▸ AIM OF THE TASK
In the data below, find each line that contains the word "demux" and copy it.

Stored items

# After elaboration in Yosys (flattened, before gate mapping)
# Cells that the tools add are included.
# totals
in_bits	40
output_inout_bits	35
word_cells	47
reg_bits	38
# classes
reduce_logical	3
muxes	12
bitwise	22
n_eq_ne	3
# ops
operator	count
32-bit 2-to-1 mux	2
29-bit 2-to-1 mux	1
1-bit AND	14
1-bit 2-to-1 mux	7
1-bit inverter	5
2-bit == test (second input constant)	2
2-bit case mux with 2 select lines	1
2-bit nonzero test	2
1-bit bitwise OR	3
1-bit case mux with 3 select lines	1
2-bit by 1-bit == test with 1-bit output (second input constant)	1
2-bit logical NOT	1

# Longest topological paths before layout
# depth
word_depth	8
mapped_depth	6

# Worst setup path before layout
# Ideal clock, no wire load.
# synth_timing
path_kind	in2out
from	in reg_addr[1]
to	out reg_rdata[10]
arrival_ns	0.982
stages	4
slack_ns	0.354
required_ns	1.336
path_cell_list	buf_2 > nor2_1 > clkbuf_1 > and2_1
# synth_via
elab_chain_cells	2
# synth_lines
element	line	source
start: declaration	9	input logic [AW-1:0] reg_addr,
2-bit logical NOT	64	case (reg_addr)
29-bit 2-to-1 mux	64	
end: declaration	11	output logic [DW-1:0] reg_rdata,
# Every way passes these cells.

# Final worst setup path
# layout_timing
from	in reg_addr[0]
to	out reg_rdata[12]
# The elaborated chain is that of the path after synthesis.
<file path="src/rtl/dly_cal_pkg.sv">
package dly_cal_pkg;
    localparam int NUM_CAL = 3;
    localparam int SEL_W   = 2;

    typedef enum logic [1:0] {
        ST_IDLE   = 2'd0,
        ST_REQ    = 2'd1,
        ST_WAIT   = 2'd2,
        ST_FINISH = 2'd3
    } cal_state_e;
endpackage

</file>
<file path="src/rtl/dcal_run_track.sv">
module dcal_run_track #(
    parameter int CODE_W = 8
) (
    input  logic              clk,
    input  logic              rst,
    input  logic              clr_i,
    input  logic              smp_i,
    input  logic              pass_i,
    input  logic [CODE_W-1:0] code_i,
    output logic [CODE_W-1:0] best_start_o,
    output logic [CODE_W:0]   best_len_o
);
    localparam logic [CODE_W:0] LEN_ONE = 1;

    typedef struct packed {
        logic [CODE_W-1:0] run_start;
        logic [CODE_W:0]   run_len;
        logic [CODE_W-1:0] best_start;
        logic [CODE_W:0]   best_len;
    } trk_t;

    trk_t trk_d, trk_q;
    logic [CODE_W:0]   new_len;
    logic [CODE_W-1:0] new_start;

    always_comb begin
        trk_d     = trk_q;
        new_len   = (trk_q.run_len == '0) ? LEN_ONE : trk_q.run_len + LEN_ONE;
        new_start = (trk_q.run_len == '0) ? code_i : trk_q.run_start;
        if (clr_i) begin
            trk_d = '0;
        end else if (smp_i) begin
            if (pass_i) begin
                trk_d.run_len   = new_len;
                trk_d.run_start = new_start;
                // strictly longer only: an equal later run keeps the earlier one
                if (new_len > trk_q.best_len) begin
                    trk_d.best_len   = new_len;
                    trk_d.best_start = new_start;
                end
            end else begin
                trk_d.run_len = '0;
            end
        end
    end

    always_ff @(posedge clk) begin
        if (rst) trk_q <= '0;
        else     trk_q <= trk_d;
    end

    assign best_start_o = trk_q.best_start;
    assign best_len_o   = trk_q.best_len;
endmodule

</file>
<file path="src/rtl/dcal_mid_calc.sv">
module dcal_mid_calc #(
    parameter int CODE_W = 8
) (
    input  logic [CODE_W-1:0] start_i,
    input  logic [CODE_W:0]   len_i,
    output logic [CODE_W-1:0] mid_o,
    output logic [CODE_W:0]   width_o,
    output logic              empty_o
);
    localparam logic [CODE_W:0] ONE = 1;

    logic [CODE_W:0] hi_ext;
    logic [CODE_W:0] sum;

    always_comb begin
        hi_ext  = {1'b0, start_i} + len_i - ONE;
        sum     = {1'b0, start_i} + hi_ext;
        mid_o   = sum[CODE_W:1];
        width_o = len_i;
        empty_o = (len_i == '0);
    end
endmodule

</file>
<file path="src/rtl/dly_cal_ctrl.sv">
module dly_cal_ctrl
    import dly_cal_pkg::*;
#(
    parameter int CODE_W = 8
) (
    input  logic              clk,
    input  logic              rst,
    input  logic              start_i,
    input  logic [CODE_W-1:0] max_code_i,
    input  logic [CODE_W-1:0] seed_wr_i,
    input  logic [CODE_W-1:0] seed_rd_i,
    input  logic [CODE_W-1:0] seed_gate_i,
    output logic              test_req_o,
    output logic [SEL_W-1:0]  test_sel_o,
    output logic [CODE_W-1:0] test_code_o,
    input  logic              test_done_i,
    input  logic              test_pass_i,
    output logic [CODE_W-1:0] wr_dly_o,
    output logic [CODE_W-1:0] rd_dly_o,
    output logic [CODE_W-1:0] gate_dly_o,
    output logic [CODE_W:0]   wr_width_o,
    output logic [CODE_W:0]   rd_width_o,
    output logic [CODE_W:0]   gate_width_o,
    output logic [NUM_CAL-1:0] err_o,
    output logic              busy_o,
    output logic              done_o
);
    localparam logic [CODE_W-1:0] CODE_ONE = 1;
    localparam logic [SEL_W-1:0]  SEL_ONE  = 1;
    localparam logic [SEL_W-1:0]  SEL_LAST = SEL_W'(NUM_CAL - 1);

    typedef struct packed {
        cal_state_e                       st;
        logic [SEL_W-1:0]                 sel;
        logic [CODE_W-1:0]                code;
        logic [CODE_W-1:0]                max;
        logic [NUM_CAL-1:0][CODE_W-1:0]   dly;
        logic [NUM_CAL-1:0][CODE_W:0]     width;
        logic [NUM_CAL-1:0]               err;
        logic                             done;
    } ctl_t;

    ctl_t ctl_d, ctl_q;

    logic              trk_clr, trk_smp;
    logic [CODE_W-1:0] best_start;
    logic [CODE_W:0]   best_len;
    logic [CODE_W-1:0] win_mid;
    logic [CODE_W:0]   win_width;
    logic              win_empty;

    dcal_run_track #(.CODE_W(CODE_W)) trk_i (
        .clk         (clk),
        .rst         (rst),
        .clr_i       (trk_clr),
        .smp_i       (trk_smp),
        .pass_i      (test_pass_i),
        .code_i      (ctl_q.code),
        .best_start_o(best_start),
        .best_len_o  (best_len)
    );

    dcal_mid_calc #(.CODE_W(CODE_W)) mid_i (
        .start_i(best_start),
        .len_i  (best_len),
        .mid_o  (win_mid),
        .width_o(win_width),
        .empty_o(win_empty)
    );

    always_comb begin
        ctl_d      = ctl_q;
        ctl_d.done = 1'b0;
        trk_clr    = 1'b0;
        trk_smp    = 1'b0;
        unique case (ctl_q.st)
            ST_IDLE: begin
                if (start_i) begin
                    ctl_d.max   = max_code_i;
                    ctl_d.dly   = {seed_gate_i, seed_rd_i, seed_wr_i};
                    ctl_d.width = '0;
                    ctl_d.err   = '0;
                    ctl_d.sel   = '0;
                    ctl_d.code  = '0;
                    ctl_d.st    = ST_REQ;
                    trk_clr     = 1'b1;
                end
            end
            ST_REQ: begin
                ctl_d.st = ST_WAIT;
            end
            ST_WAIT: begin
                if (test_done_i) begin
                    trk_smp = 1'b1;
                    if (ctl_q.code == ctl_q.max) begin
                        ctl_d.st = ST_FINISH;
                    end else begin
                        ctl_d.code = ctl_q.code + CODE_ONE;
                        ctl_d.st   = ST_REQ;
                    end
                end
            end
            ST_FINISH: begin
                trk_clr = 1'b1;
                if (win_empty) begin
                    ctl_d.err[ctl_q.sel]   = 1'b1;
                    ctl_d.width[ctl_q.sel] = '0;
                end else begin
                    ctl_d.dly[ctl_q.sel]   = win_mid;
                    ctl_d.width[ctl_q.sel] = win_width;
                end
                if (ctl_q.sel == SEL_LAST) begin
                    ctl_d.st   = ST_IDLE;
                    ctl_d.done = 1'b1;
                end else begin
                    ctl_d.sel  = ctl_q.sel + SEL_ONE;
                    ctl_d.code = '0;
                    ctl_d.st   = ST_REQ;
                end
            end
            default: ctl_d.st = ST_IDLE;
        endcase
    end

    always_ff @(posedge clk) begin
        if (rst) ctl_q <= '0;
        else     ctl_q <= ctl_d;
    end

    assign test_req_o  = (ctl_q.st == ST_REQ);
    assign test_sel_o  = ctl_q.sel;
    assign test_code_o = ctl_q.code;
    assign err_o       = ctl_q.err;
    assign busy_o      = (ctl_q.st != ST_IDLE);
    assign done_o      = ctl_q.done;

    logic [NUM_CAL-1:0][CODE_W-1:0] dly_vec;
    logic [NUM_CAL-1:0][CODE_W:0]   wid_vec;

    for (genvar g = 0; g < NUM_CAL; g++) begin : g_res
        assign dly_vec[g] = ctl_q.dly[g];
        assign wid_vec[g] = ctl_q.width[g];
    end

    assign wr_dly_o     = dly_vec[0];
    assign rd_dly_o     = dly_vec[1];
    assign gate_dly_o   = dly_vec[2];
    assign wr_width_o   = wid_vec[0];
    assign rd_width_o   = wid_vec[1];
    assign gate_width_o = wid_vec[2];
endmodule

</file>
<file path="config.mk">
export PLATFORM = sky130hd
export DESIGN_NAME = dly_cal_ctrl
export DESIGN_NICKNAME = d
export VERILOG_FILES = /design/src/rtl/dly_cal_pkg.sv /design/src/rtl/dcal_run_track.sv /design/src/rtl/dcal_mid_calc.sv /design/src/rtl/dly_cal_ctrl.sv
export SDC_FILE = /design/constraint.sdc
export NUM_CORES = 1
export LEC_CHECK = 0
export BUFFER_PORTS_ARGS = -buffer_cell sky130_fd_sc_hd__buf_2
export CAP_MARGIN = 20
export CORE_MARGIN = 4
export CORE_UTILIZATION = 45
export CTS_CLUSTER_SIZE = 16
export DETAILED_ROUTE_END_ITERATION = 10
export PLACE_DENSITY = 0.69
export SKIP_CTS_REPAIR_TIMING = 1
export SKIP_LAST_GASP = 1
export SYNTH_ARGS = -nofsm -noshare
export SYNTH_HDL_FRONTEND = slang
export SYNTH_HIERARCHICAL = 1
export SYNTH_SLANG_ARGS = --single-unit
export TNS_END_PERCENT = 50
</file>
<file path="constraint.sdc">
create_clock -name clk -period 3.1 [get_ports clk]
set_input_delay 0 -clock clk [delete_from_list [all_inputs] [get_ports clk]]
set_output_delay 0 -clock clk [all_outputs]
set_load 0.05 [all_outputs]
</file>
# Word level (Yosys, flattened, before mapping)
# Cells that the tools add are included.
[word_totals]
word_cells = 88
input_bits = 37
reg_bits = 109
out_inout_bits = 67
[op_classes]
bitwise_logic = 4
n_addsub = 6
reduce_logical = 18
magnitude_cmp = 3
muxes = 30
eq_ne = 11
[op_table]
columns = ["cell", "count"]
rows = [
  ["54-bit case mux with 2 select lines", 1],
  ["74-bit two-way mux", 1],
  ["8-bit two-way mux", 4],
  ["27-bit AND", 1],
  ["27-bit bitwise mux", 1],
  ["27-bit two-way mux", 1],
  ["9-bit two-way mux", 3],
  ["27-bit NOT", 1],
  ["24-bit bitwise mux", 1],
  ["24-bit two-way mux", 1],
  ["8-bit case mux with 3 select lines", 1],
  ["8-bit by 9-bit adder with 9-bit output", 2],
  ["9-bit demux with 2-bit select", 1],
  ["9-bit logical NOT", 2],
  ["8-bit demux with 2-bit select", 1],
  ["3-bit AND reduction", 4],
  ["10-bit two-way mux", 1],
  ["2-bit inequality test, second input constant", 5],
  ["9-bit by 1-bit adder with 9-bit output, second input constant", 1],
  ["9-bit > comparator", 1],
  ["9-bit by 1-bit subtractor with 9-bit output, second input constant", 1],
  ["8-bit by 1-bit adder with 8-bit output, second input constant", 1],
  ["8-bit == test", 1],
  ["2-bit case mux with 4 select lines", 1],
  ["other kinds (21)", 34],
]

# Longest topological paths before layout
[logic_depth]
depth_word = 8
depth_mapped = 13
ltp_nobuf = 12

# Modules after synthesis
# The synthesis kept the hierarchy.
[modules_own_cells]
columns = ["module", "cells_per_inst", "seq_area_each_um2", "instances", "area_per_inst_um2"]
rows = [
  ["dly_cal_ctrl", 429, 1501.4, 1, 3711.1],
  ["dcal_run_track", 221, 680.7, 1, 2016.9],
  ["dcal_mid_calc", 85, 0.0, 1, 579.3],
]

# Least setup slack after synthesis
# No wires, ideal clock.
[synth_timing]
path_type = "register -> register"
from = "register trk_i/trk_q[17] in the netlist's numbering"
to = "register trk_i.trk_q (netlist bit trk_i/best_len_o[0])"
setup_ps = 72
required_ps = 3028
path_stages_with_launch = 14
arrival_ps = 2892
synth_period_minus_slack_ps = 2964
path_buffers = 2
slack_ps = 136
path_cell_list = "dfxtp_1 > inv_1 > ha_1 > nor4b_1 > nand2_1 > buf_4 > and2_1 > ha_1 > nand2_1 > o21a_1 > a211oi_2 > o21a_4 > buf_12 > mux2i_1"
[synth_via]
elab_chain_len = 4
word_cells_on_any_way = 5
cone_classes = "1 x add/sub; 1 x order compare; 1 x mux; 2 x reduce/logical"
[synth_lines]
columns = ["element", "line", "source"]
rows = [
  ["start, declared", "dcal_run_track.sv:22", "trk_t trk_d, trk_q;"],
  ["start signal, assigned", "dcal_run_track.sv:49", "else trk_q <= trk_d;"],
  ["9-bit by 1-bit adder with 9-bit output / 9-bit logical NOT (equally long branches)", "dcal_run_track.sv:28", "new_len = (trk_q.run_len == '0) ? LEN_ONE : trk_q.run_len + LEN_ONE;"],
  ["9-bit two-way mux (*)", "dcal_run_track.sv:28", ""],
  ["net trk_i.new_len[1]", "dcal_run_track.sv:23", "logic [CODE_W:0] new_len;"],
  ["9-bit > comparator (*)", "dcal_run_track.sv:37", "if (new_len > trk_q.best_len) begin"],
  ["3-bit AND reduction (no line) (*)", "-", ""],
]
# The timed path passes the listed nets; every way through them passes the cells marked *.
# A chain may end at the register's enable or synchronous reset.

# Worst setup path in the final report
[layout_timing]
from = "register trk_i/trk_q[19] in the netlist's numbering"
to = "register trk_i.trk_q (netlist bit trk_i/best_len_o[8])"
[layout_via]
elab_chain_len = 4
word_cells_on_any_way = 5
cone_classes = "1 x add/sub; 1 x order compare; 1 x mux; 2 x reduce/logical"
[layout_lines]
columns = ["element", "line"]
rows = [
  ["9-bit logical NOT", "dcal_run_track.sv:28"],
  ["9-bit two-way mux", "dcal_run_track.sv:28"],
  ["net trk_i.new_len[1]", "dcal_run_track.sv:23"],
  ["9-bit > comparator", "dcal_run_track.sv:37"],
  ["3-bit AND reduction (no line)", "-"],
]
# The timed path passes the listed nets, and every way through them passes these cells.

▸ WORKED SOLUTION
  ["9-bit demux with 2-bit select", 1],
  ["8-bit demux with 2-bit select", 1],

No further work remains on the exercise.